Well there is one inescapable fact about the Facebook IPO: there’s a lot of poop in this bed. Just about everyone seems in on it:
- From a purely technical trade execution perspective, the NASDAQ was in complete chaos
- The bankers PROBABLY mispriced the biggest tech IPO ever
- The bankers ALLEGEDLY played fancy with revenue disclosure
- The bankers DEFINITELY lost boatloads of dough ‘supporting’ FB shares on Friday so the institutions could scurry away once they realized their orders got filled
- As with any headline-smashing bungle, the legal locusts approach
Good detail here.
Members of the peanut gallery giggle with shadenfreude when the big boys look like idiots, and why not? We spend enough of our time reading about their bonuses and driving by their mansions wondering what it’s like to be rich. Let’s have some fun, too.

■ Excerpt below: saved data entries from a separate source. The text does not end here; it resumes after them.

## config.mk

```make
export PLATFORM = sky130hd
export DESIGN_NAME = atic_top
export DESIGN_NICKNAME = d
export VERILOG_FILES = /design/src/design/atic_pkg.sv /design/src/design/atic_top.sv /design/src/design/atic_trig_sel.sv
export VERILOG_INCLUDE_DIRS = /design/src /design/src/design
export SDC_FILE = /design/constraint.sdc
export NUM_CORES = 1
export LEC_CHECK = 0
export BUFFER_PORTS_ARGS = -buffer_cell sky130_fd_sc_hd__buf_2
export CORE_MARGIN = 2
export CORE_UTILIZATION = 53
export CTS_BUF_LIST = sky130_fd_sc_hd__clkbuf_16
export DETAILED_ROUTE_END_ITERATION = 7
export PLACE_DENSITY = 0.9
export RECOVER_POWER = 25
export SYNTH_ARGS = -nofsm -noshare
export SYNTH_HDL_FRONTEND = slang
export SYNTH_HIERARCHICAL = 1
export SYNTH_SLANG_ARGS = --single-unit
```

## constraint.sdc

```tcl
create_clock -name aclk -period 3.13 [get_ports aclk]
set_clock_uncertainty 0.2 [all_clocks]
set_input_delay 0.1565 -clock aclk [delete_from_list [all_inputs] [get_ports aclk]]
set_output_delay 0.1565 -clock aclk [all_outputs]
set_load 0.005 [all_outputs]
```

## src/design/atic_cfg.svh

```systemverilog
// Purpose: Constants for the converter trigger and input control block.
// Assumes: AXI4-Lite register access, 32-bit data, 8-bit registers and 10-bit result in low bits.
// Notes: Offsets other than the input disable register are local choices.
//
// Summary of operation
// - Polarity reversal bit swaps positive and negative inputs of the differential pair.
// - Control B bits 4 and 3 always read zero.
// - Trigger source field acts only while auto-trigger enable is set.
// - Auto-trigger starts a conversion on a rising edge of selected flag; edges before the last cycle of a running conversion are ignored.
// - Switching from a clear source to a set source counts as rising edge.
// - Switching to free-running code zero never makes a trigger event.
// - Codes 0..6 select free run, comparator, int0, match A, overflow, match B, pin change.
// - Input disable bits 5..2 map channels 0,2,3,1; bits 1,0 comparator inputs.
// - A disabled pin reads zero in the port input register.
// - Channel code 1111 routes and enables the temperature sensor.
// - With auto-trigger enabled, start on positive edge of selected trigger.
// - Conversion done flag sets when a conversion finishes and result updates.
// - Enable powers the converter; clearing it aborts a running conversion.
// - Bipolar mode gives two's complement 9 bits plus sign; unipolar 10 bits.
`ifndef ATIC_CFG_SVH
`define ATIC_CFG_SVH

`define ATIC_ADDR_W 8
`define ATIC_OFF_CTRL_A 8'h00
`define ATIC_OFF_CTRL_B 8'h04
`define ATIC_OFF_MUX 8'h08
`define ATIC_OFF_RESULT 8'h0C
`define ATIC_OFF_INPUT_DISABLE 8'h14
`define ATIC_OFF_PORT_IN 8'h18
`define ATIC_OFF_IRQ_STATUS 8'h1C
`define ATIC_OFF_IRQ_ENABLE 8'h20
`define ATIC_OFF_IRQ_CLEAR 8'h24

`define ATIC_A_ENABLE 7
`define ATIC_A_START 6
`define ATIC_A_AUTO 5
`define ATIC_A_DONE 4
`define ATIC_B_BIPOLAR 7
`define ATIC_B_POLREV 5
`define ATIC_B_RSV_MASK 8'hE7
`define ATIC_DIS_MASK 8'h3F
`define ATIC_MUX_CHAN_MASK 8'h0F
`define ATIC_TEMP_CODE 4'hF

`define ATIC_CONV_CYCLES 13
`define ATIC_FIRST_CONV_CYCLES 25
`define ATIC_CNT_W 5
`define ATIC_RESET_BYTE 8'h00
`define ATIC_RESP_OKAY 2'h0
`define ATIC_RESP_SLVERR 2'h2

`endif

```

## src/design/atic_pkg.sv

```systemverilog
// Purpose: Types for the converter trigger and input control block.
// Assumes: Constants live in atic_cfg.svh.
// Notes: Trigger codes follow the source field encoding.
package atic_pkg;
  typedef enum logic [2:0] {
    ATIC_TRG_FREE = 3'h0,
    ATIC_TRG_COMP = 3'h1,
    ATIC_TRG_INT0 = 3'h2,
    ATIC_TRG_MATCH_A = 3'h3,
    ATIC_TRG_OVF = 3'h4,
    ATIC_TRG_MATCH_B = 3'h5,
    ATIC_TRG_PINCHG = 3'h6,
    ATIC_TRG_RSV = 3'h7
  } atic_trg_e;

  typedef enum logic [1:0] {
    ATIC_ST_IDLE = 2'b01,
    ATIC_ST_CONV = 2'b10
  } atic_state_e;

  typedef struct packed {
    logic comparator;
    logic ext_int0;
    logic match_a;
    logic overflow;
    logic match_b;
    logic pin_change;
  } atic_trig_s;

  typedef struct packed {
    logic [3:0] pos_chan;
    logic [3:0] neg_chan;
    logic temp_sensor_en;
    logic bipolar;
    logic powered;
  } atic_route_s;
endpackage

```

## src/design/atic_top.sv

```systemverilog
// Purpose: Converter control: triggers, input disable, channel routing, registers.
// Assumes: AXI4-Lite slave, one clock, trigger flags synchronous to aclk.
// Notes: The analog core is modelled only by fixed conversion lengths, 25 cycles first and 13 after.
`timescale 1ns/100ps
`default_nettype none
`include "atic_cfg.svh"
module atic_top (
  input wire logic aclk,
  input wire logic aresetn,
  input wire logic [`ATIC_ADDR_W-1:0] s_axi_awaddr,
  input wire logic s_axi_awvalid,
  output logic s_axi_awready,
  input wire logic [31:0] s_axi_wdata,
  input wire logic [3:0] s_axi_wstrb,
  input wire logic s_axi_wvalid,
  output logic s_axi_wready,
  output logic [1:0] s_axi_bresp,
  output logic s_axi_bvalid,
  input wire logic s_axi_bready,
  input wire logic [`ATIC_ADDR_W-1:0] s_axi_araddr,
  input wire logic s_axi_arvalid,
  output logic s_axi_arready,
  output logic [31:0] s_axi_rdata,
  output logic [1:0] s_axi_rresp,
  output logic s_axi_rvalid,
  input wire logic s_axi_rready,
  input wire atic_pkg::atic_trig_s trig_flags,
  input wire logic [5:0] pin_level,
  input wire logic [9:0] analog_sample,
  output var atic_pkg::atic_route_s route_ff,
  output logic [5:0] input_buf_off_ff,
  output logic irq_ff
);
  // ---------------------------------------------------------------
  // Registers and state
  // ---------------------------------------------------------------
  logic [7:0] ctrl_a_ff;
  logic [7:0] ctrl_b_ff;
  logic [7:0] mux_ff;
  logic [7:0] dis_ff;
  logic [9:0] result_ff;
  logic [1:0] irq_stat_ff;
  logic [1:0] irq_en_ff;
  logic [5:0] pin_meta_ff;
  logic [5:0] pin_sync_ff;
  logic [5:0] pin_in_ff;
  logic [`ATIC_CNT_W-1:0] cnt_ff;
  logic first_ff;
  atic_pkg::atic_state_e state_ff;

  logic aw_held_ff;
  logic w_held_ff;
  logic [`ATIC_ADDR_W-1:0] awaddr_ff;
  logic [31:0] wdata_ff;
  logic [3:0] wstrb_ff;

  logic wr_fire;
  logic [`ATIC_ADDR_W-1:0] wr_addr;
  logic [31:0] wr_data;
  logic wr_lane0;
  logic trig_pulse;
  logic conv_done;
  logic conv_start;
  logic sw_start;
  logic enable_now;
  logic [7:0] nxt_rd;

  function automatic logic hit(input logic [`ATIC_ADDR_W-1:0] a, input logic [7:0] off);
    hit = (a == off);
  endfunction

  function automatic logic [9:0] code_result(input logic [9:0] s, input logic bip);
    // Bipolar keeps the sign in bit 9; unipolar is full 10-bit magnitude
    code_result = bip ? {s[9], s[8:0]} : s;
  endfunction

  // ---------------------------------------------------------------
  // AXI4-Lite write path
  // ---------------------------------------------------------------
  assign wr_addr = aw_held_ff ? awaddr_ff : s_axi_awaddr;
  assign wr_data = w_held_ff ? wdata_ff : s_axi_wdata;
  assign wr_fire = (aw_held_ff || s_axi_awvalid) && (w_held_ff || s_axi_wvalid) && !s_axi_bvalid;
  assign wr_lane0 = wr_fire && (w_held_ff ? wstrb_ff[0] : s_axi_wstrb[0]);

  always_ff @(posedge aclk) begin
    if (!aresetn) begin
      aw_held_ff <= 1'b0;
      w_held_ff <= 1'b0;
      awaddr_ff <= '0;
      wdata_ff <= 32'h00000000;
      wstrb_ff <= 4'h0;
      s_axi_awready <= 1'b0;
      s_axi_wready <= 1'b0;
    end else begin
      s_axi_awready <= 1'b0;
      s_axi_wready <= 1'b0;
      if (wr_fire) begin
        aw_held_ff <= 1'b0;
        w_held_ff <= 1'b0;
        s_axi_awready <= !aw_held_ff;
        s_axi_wready <= !w_held_ff;
      end else begin
        if (s_axi_awvalid && !aw_held_ff && !s_axi_awready) begin
          aw_held_ff <= 1'b1;
          awaddr_ff <= s_axi_awaddr;
          s_axi_awready <= 1'b1;
        end
        if (s_axi_wvalid && !w_held_ff && !s_axi_wready) begin
          w_held_ff <= 1'b1;
          wdata_ff <= s_axi_wdata;
          wstrb_ff <= s_axi_wstrb;
          s_axi_wready <= 1'b1;
        end
      end
    end
  end

  always_ff @(posedge aclk) begin
    if (!aresetn) begin
      s_axi_bvalid <= 1'b0;
      s_axi_bresp <= `ATIC_RESP_OKAY;
    end else if (wr_fire) begin
      s_axi_bvalid <= 1'b1;
      s_axi_bresp <= (hit(wr_addr, `ATIC_OFF_CTRL_A) || hit(wr_addr, `ATIC_OFF_CTRL_B) ||
                      hit(wr_addr, `ATIC_OFF_MUX) || hit(wr_addr, `ATIC_OFF_INPUT_DISABLE) ||
                      hit(wr_addr, `ATIC_OFF_IRQ_ENABLE) || hit(wr_addr, `ATIC_OFF_IRQ_CLEAR) ||
                      hit(wr_addr, `ATIC_OFF_RESULT) || hit(wr_addr, `ATIC_OFF_PORT_IN) ||
                      hit(wr_addr, `ATIC_OFF_IRQ_STATUS)) ? `ATIC_RESP_OKAY : `ATIC_RESP_SLVERR;
    end else if (s_axi_bready) begin
      s_axi_bvalid <= 1'b0;
    end
  end

  // ---------------------------------------------------------------
  // Control registers
  // ---------------------------------------------------------------
  assign sw_start = wr_lane0 && hit(wr_addr, `ATIC_OFF_CTRL_A) && wr_data[`ATIC_A_START];
  assign enable_now = wr_lane0 && hit(wr_addr, `ATIC_OFF_CTRL_A) ? wr_data[`ATIC_A_ENABLE]
                                                                 : ctrl_a_ff[`ATIC_A_ENABLE];

  always_ff @(posedge aclk) begin
    if (!aresetn) begin
      ctrl_a_ff <= `ATIC_RESET_BYTE;
    end else begin
      if (wr_lane0 && hit(wr_addr, `ATIC_OFF_CTRL_A)) begin
        ctrl_a_ff[`ATIC_A_ENABLE] <= wr_data[`ATIC_A_ENABLE];
        ctrl_a_ff[`ATIC_A_AUTO] <= wr_data[`ATIC_A_AUTO];
        ctrl_a_ff[3:0] <= wr_data[3:0];
      end
      // Done flag: set wins over a write-one clear in the same cycle
      if (conv_done) begin
        ctrl_a_ff[`ATIC_A_DONE] <= 1'b1;
      end else if (wr_lane0 && hit(wr_addr, `ATIC_OFF_CTRL_A) && wr_data[`ATIC_A_DONE]) begin
        ctrl_a_ff[`ATIC_A_DONE] <= 1'b0;
      end
      ctrl_a_ff[`ATIC_A_START] <= (state_ff == atic_pkg::ATIC_ST_CONV) && !conv_done &&
                                  enable_now;
    end
  end

  always_ff @(posedge aclk) begin
    if (!aresetn) begin
      ctrl_b_ff <= `ATIC_RESET_BYTE;
      mux_ff <= `ATIC_RESET_BYTE;
      dis_ff <= `ATIC_RESET_BYTE;
    end else if (wr_lane0) begin
      if (hit(wr_addr, `ATIC_OFF_CTRL_B)) begin
        ctrl_b_ff <= wr_data[7:0] & `ATIC_B_RSV_MASK;
      end
      if (hit(wr_addr, `ATIC_OFF_MUX)) begin
        mux_ff <= wr_data[7:0] & `ATIC_MUX_CHAN_MASK;
      end
      if (hit(wr_addr, `ATIC_OFF_INPUT_DISABLE)) begin
        dis_ff <= wr_data[7:0] & `ATIC_DIS_MASK;
      end
    end
  end

  // ---------------------------------------------------------------
  // Trigger selection and conversion sequencing
  // ---------------------------------------------------------------
  atic_trig_sel u_trig_sel (
    .aclk(aclk),
    .aresetn(aresetn),
    .auto_en(ctrl_a_ff[`ATIC_A_AUTO]),
    .src(atic_pkg::atic_trg_e'(ctrl_b_ff[2:0])),
    .flags(trig_flags),
    .trig_pulse(trig_pulse)
  );

  // Enable as written this cycle, so start and enable may arrive in one write
  assign conv_done = (state_ff == atic_pkg::ATIC_ST_CONV) && (cnt_ff == '0) &&
                     enable_now;
  // Free running restarts right on completion, without waiting for the flag
  assign conv_start = enable_now &&
                      (sw_start || trig_pulse ||
                       (conv_done && ctrl_a_ff[`ATIC_A_AUTO] &&
                        ctrl_b_ff[2:0] == 3'h0));

  always_ff @(posedge aclk) begin
    if (!aresetn) begin
      state_ff <= atic_pkg::ATIC_ST_IDLE;
      cnt_ff <= '0;
      first_ff <= 1'b1;
    end else if (!enable_now) begin
      state_ff <= atic_pkg::ATIC_ST_IDLE;
      cnt_ff <= '0;
      first_ff <= 1'b1;
    end else begin
      unique case (state_ff)
        atic_pkg::ATIC_ST_IDLE: begin
          if (conv_start) begin
            state_ff <= atic_pkg::ATIC_ST_CONV;
            cnt_ff <= first_ff ? `ATIC_CNT_W'(`ATIC_FIRST_CONV_CYCLES - 1)
                               : `ATIC_CNT_W'(`ATIC_CONV_CYCLES - 1);
            first_ff <= 1'b0;
          end
        end
        atic_pkg::ATIC_ST_CONV: begin
          if (cnt_ff != '0) begin
            cnt_ff <= cnt_ff - `ATIC_CNT_W'(1);
          end else if (conv_start) begin
            cnt_ff <= `ATIC_CNT_W'(`ATIC_CONV_CYCLES - 1);
          end else begin
            state_ff <= atic_pkg::ATIC_ST_IDLE;
          end
        end
      endcase
    end
  end

  always_ff @(posedge aclk) begin
    if (!aresetn) begin
      result_ff <= 10'h000;
    end else if (conv_done) begin
      result_ff <= code_result(analog_sample, ctrl_b_ff[`ATIC_B_BIPOLAR]);
    end
  end

  // ---------------------------------------------------------------
  // Analog routing and input buffers
  // ---------------------------------------------------------------
  always_ff @(posedge aclk) begin
    if (!aresetn) begin
      route_ff <= '0;
      input_buf_off_ff <= 6'h00;
    end else begin
      // Swapped pair lets a unipolar 10-bit conversion use either polarity
      route_ff.pos_chan <= ctrl_b_ff[`ATIC_B_POLREV] ? {2'h0, mux_ff[1:0]} : mux_ff[3:0];
      route_ff.neg_chan <= ctrl_b_ff[`ATIC_B_POLREV] ? mux_ff[3:0] : {2'h0, mux_ff[1:0]};
      route_ff.temp_sensor_en <= (mux_ff[3:0] == `ATIC_TEMP_CODE);
      route_ff.bipolar <= ctrl_b_ff[`ATIC_B_BIPOLAR];
      route_ff.powered <= ctrl_a_ff[`ATIC_A_ENABLE];
      // Bit order: ch0, ch2, ch3, ch1, comparator neg, comparator pos
      input_buf_off_ff <= dis_ff[5:0];
    end
  end

  always_ff @(posedge aclk) begin
    if (!aresetn) begin
      pin_meta_ff <= 6'h00;
      pin_sync_ff <= 6'h00;
      pin_in_ff <= 6'h00;
    end else begin
      pin_meta_ff <= pin_level;
      pin_sync_ff <= pin_meta_ff;
      pin_in_ff <= pin_sync_ff & ~dis_ff[5:0];
    end
  end

  // ---------------------------------------------------------------
  // Interrupts: bit0 conversion done, bit1 auto trigger edge seen while enabled
  // ---------------------------------------------------------------
  always_ff @(posedge aclk) begin
    if (!aresetn) begin
      irq_stat_ff <= 2'h0;
      irq_en_ff <= 2'h0;
      irq_ff <= 1'b0;
    end else begin
      if (wr_lane0 && hit(wr_addr, `ATIC_OFF_IRQ_ENABLE)) begin
        irq_en_ff <= wr_data[1:0];
      end
      irq_stat_ff <= (irq_stat_ff & ~((wr_lane0 && hit(wr_addr, `ATIC_OFF_IRQ_CLEAR))
                                      ? wr_data[1:0] : 2'h0))
                     | {trig_pulse && enable_now, conv_done};
      irq_ff <= |(irq_stat_ff & irq_en_ff);
    end
  end

  // ---------------------------------------------------------------
  // AXI4-Lite read path
  // ---------------------------------------------------------------
  always_comb begin
    nxt_rd = 8'h00;
    if (hit(s_axi_araddr, `ATIC_OFF_CTRL_A)) nxt_rd = ctrl_a_ff;
    if (hit(s_axi_araddr, `ATIC_OFF_CTRL_B)) nxt_rd = ctrl_b_ff & `ATIC_B_RSV_MASK;
    if (hit(s_axi_araddr, `ATIC_OFF_MUX)) nxt_rd = mux_ff;
    if (hit(s_axi_araddr, `ATIC_OFF_INPUT_DISABLE)) nxt_rd = dis_ff;
    if (hit(s_axi_araddr, `ATIC_OFF_PORT_IN)) nxt_rd = {2'h0, pin_in_ff};
    if (hit(s_axi_araddr, `ATIC_OFF_IRQ_STATUS)) nxt_rd = {6'h00, irq_stat_ff};
    if (hit(s_axi_araddr, `ATIC_OFF_IRQ_ENABLE)) nxt_rd = {6'h00, irq_en_ff};
  end

  always_ff @(posedge aclk) begin
    if (!aresetn) begin
      s_axi_arready <= 1'b0;
      s_axi_rvalid <= 1'b0;
      s_axi_rdata <= 32'h00000000;
      s_axi_rresp <= `ATIC_RESP_OKAY;
    end else begin
      s_axi_arready <= 1'b0;
      if (s_axi_rvalid) begin
        if (s_axi_rready) begin
          s_axi_rvalid <= 1'b0;
        end
      end else if (s_axi_arvalid && !s_axi_arready) begin
        s_axi_arready <= 1'b1;
        s_axi_rvalid <= 1'b1;
        s_axi_rdata <= hit(s_axi_araddr, `ATIC_OFF_RESULT) ? {22'h000000, result_ff}
                                                          : {24'h000000, nxt_rd};
        s_axi_rresp <= (hit(s_axi_araddr, `ATIC_OFF_CTRL_A) ||
                        hit(s_axi_araddr, `ATIC_OFF_CTRL_B) ||
                        hit(s_axi_araddr, `ATIC_OFF_MUX) ||
                        hit(s_axi_araddr, `ATIC_OFF_RESULT) ||
                        hit(s_axi_araddr, `ATIC_OFF_INPUT_DISABLE) ||
                        hit(s_axi_araddr, `ATIC_OFF_PORT_IN) ||
                        hit(s_axi_araddr, `ATIC_OFF_IRQ_STATUS) ||
                        hit(s_axi_araddr, `ATIC_OFF_IRQ_ENABLE) ||
                        hit(s_axi_araddr, `ATIC_OFF_IRQ_CLEAR)) ? `ATIC_RESP_OKAY
                                                                : `ATIC_RESP_SLVERR;
      end
    end
  end
endmodule
`default_nettype wire

```

## src/design/atic_trig_sel.sv

```systemverilog
// Purpose: Picks the selected trigger flag and detects its rising edge.
// Assumes: Flags are synchronous to aclk.
// Notes: Edge is taken on the muxed signal so source switches count.
`timescale 1ns/100ps
`default_nettype none
module atic_trig_sel (
  input wire logic aclk,
  input wire logic aresetn,
  input wire logic auto_en,
  input wire atic_pkg::atic_trg_e src,
  input wire atic_pkg::atic_trig_s flags,
  output logic trig_pulse
);
  logic sel_level;
  logic sel_level_ff;

  always_comb begin
    unique case (src)
      atic_pkg::ATIC_TRG_COMP: sel_level = flags.comparator;
      atic_pkg::ATIC_TRG_INT0: sel_level = flags.ext_int0;
      atic_pkg::ATIC_TRG_MATCH_A: sel_level = flags.match_a;
      atic_pkg::ATIC_TRG_OVF: sel_level = flags.overflow;
      atic_pkg::ATIC_TRG_MATCH_B: sel_level = flags.match_b;
      atic_pkg::ATIC_TRG_PINCHG: sel_level = flags.pin_change;
      atic_pkg::ATIC_TRG_FREE: sel_level = 1'b0;
      atic_pkg::ATIC_TRG_RSV: sel_level = 1'b0;
    endcase
  end

  always_ff @(posedge aclk) begin
    if (!aresetn) begin
      sel_level_ff <= 1'b0;
    end else begin
      sel_level_ff <= sel_level;
    end
  end

  // Mux before edge detect: clear-to-set source switch is an edge
  assign trig_pulse = auto_en && sel_level && !sel_level_ff;
endmodule
`default_nettype wire

```

==> metrics.md, run 1 <==
| Metric | Value |
|---|---|
| Drt first pass iters | 8 |
| Peak Freq | 0.331 GHz |
| Post-synth EDFFs | 0 |
| Leakage | 2.83 nW |
| Mapped Cells | 569 |
| GP Congestion | 1.09 |
| CTS Sinks | 117 |
| R2R setup slack | 0.11 ns |
| Setup TNS | 0 ns |
| Clk_lat worst skew | 0.42 ns |
| Initial Util | 54.0% |
| Critical Path Start Type | flop |
| CP delay by family, top | compound AO/OA/AOI/OAI gates |
| Mapped Area | 0.00521 sq mm |
| CP max-delay cell | dfxtp_1 |
| Detailed-route via count | 4971 |
| Core Area | 0.00964 sq mm |
| Crit path to | cnt_ff[3] |
| Final setup fails | 0 |
| First-pass GRT wire length | 24.0 mm |
| CP endpoint kind | flop |
| Post-CTS Resized | 0 |
| Largest family of logic cells by synthesized area | simple AND/OR/NAND/NOR gates |
| Clock Pin Slew Worst Setup and Hold Paths | 0.06 ns |
| R2r worst-path depth | 8 |
| Most frequent cells in the layout | 117 x dfxtp_1, 78 x nor2_1, 76 x buf_2, 55 x mux2i_1 |
| Final ANT Viol Nets | 0 |
| Synth cell types | 64 |
| Clk buf depth | 2 |
| Share of post-route cells with drive strength above 1 | 20.0% |
| #FFs+latches synth | 117 |
| Antenna cells | 0 |
| Adder-cell share of the synthesized area | 0.481% |
| Synthesized-area fraction occupied by xor and xnor cells | 0% |
| Multi-input logic area | 0.00260 sq mm |
| PwrDens | 593 mW/mm^2 |
| CP Data Arrival Time | 3.15 ns |
| I/O pins | 140 |
| Fill count | 632 |
| Sequential share of the synthesized area | 45.0% |
| Die extent in x | 103 microns |
| RSZ-0062 raised after global routing | false |
| Asr flop ratio synth | 0% |
| Failing checks | design-rule violations |
| RR Endpoint | cnt_ff[3] |
| WP buf/inv | 1 |
| Syn Area/Cell | 9.15 sq um |
| Post-placement worst setup slack | 0.383 ns |
| Period utilisation layout | 96.6% |
| Compound-Gate Fraction of Synth Area | 11.6% |
| Grt ovf | 0 |
| GRT Total Usage | 30.1% |
| Floorplan row count | 36 |
| Vias in the first global route | 4775 |
| Multiplexer area fraction after synthesis | 13.6% |
| Actual slew at the worst max-slew pin | 0.963 ns |
| Via density | 5.83 |
| Commonest non-fill, non-tap cell in the layout | dfxtp_1 |
| Post-route setup slack | 0.108 ns |
| Pin count of the biggest net entering global routing | 55 |
| Period minus WS final | 3.02 ns |
| Setup Crit Path Kind | reg -> reg |
| H-tree depth | 4 |
| YS warnings | 6 |
| CP max stage delay | 0.52 ns |
| Top_reg_cell synth | dfxtp_1 |
| Routed wire length per instance | 18.4 microns |
| CTS root buf | clkbuf_16 |
| Nets | 790 |
| Levels on crit path | 8 |
| CTS buffer count | 17 |
| Detailed Route Iter0 Violations | 768 |
| Initial antenna violation count | 0 |
| WL final | 15.7 mm |
| CTS tree | done |
| Post-Route Utilization | 70.5% |
| Critical Path RT | 3.26 ns |
| Simple-gate portion of the synthesized area | 22.5% |
| Worst setup path startpoint | ctrl_b_ff[0] |
| Reg-to-Reg Start | ctrl_b_ff[0] |
| Final hold vios | 0 |
| Cell chain of the critical path | mux2i_1 -> mux4_2 -> nor3b_2 -> inv_1 -> o311ai_1 -> nand4_1 -> a311o_1 -> a21oi_1 |
| Die area | 0.0106 sq mm |
| Max-slew violations | 0 |
| Maxcap violations | 0 |
| Status | finished, violations left |
| Hold Slack | 0.0352 ns |
| DRC | 18 |
| Hold Crit Class | in -> reg |
| Die span in y | 103 microns |
| Crit-path max FO | 7 |
| Seq. cell area | 0.00234 sq mm |
| Synth-to-Final Area Change | 30.4% |
| IO Port Bufs | 88 |
| Worst slew margin | 35.7% |
| Peak supply drop | 0.000318 V |
| HPWL Detailed | 9.26 mm |
## area by class of cell
| class | instances | area share [%] |
|---|---|---|
| multi-input combinational | 408 | 38.2 |
| sequential | 117 | 34.5 |
| clock buffer | 17 | 6.26 |
| clock inverter | 15 | 3.13 |
| tap | 133 | 2.45 |
| inverter | 16 | 0.884 |
| timing repair buffer | 147 | 14.5 |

But don’t pretend that you know better. It’s not just MS: every single major bank was involved in this mess. So either me and every other Monday Morning QB would do the same in their boots or whatever would stop us from doing the same would also prevent us from getting into those boots.
So what’s the story? Could it just be that everyone got so caught up in the hype? Who knows.
We do know that Facebook didn’t need the money. This was purely paying off back compensation so everyone would just shut up and get back to coding. To the God Emperor of Facebook, the IPO must have been the most annoying of distractions.
So social dynamics played a part: like with so much in life, salesmen only chase to sell you things you don’t need. Was this the most greatest game ever played of ‘Hard to Get’?
I wish I had a satisfying theory. In my mind, I keep coming back to Chris Dixon’s excellent evaluation, which I’ll quote again:
A more likely outcome is that Facebook uses their assets – a vast number of extremely engaged users, it’s social graph, Facebook Connect – to monetize through another business model. If they do that, the company is probably worth a lot more than the expected $100B IPO valuation. If they don’t, it’s probably worth a lot less.
It’s early days for this company still and it may always be thus.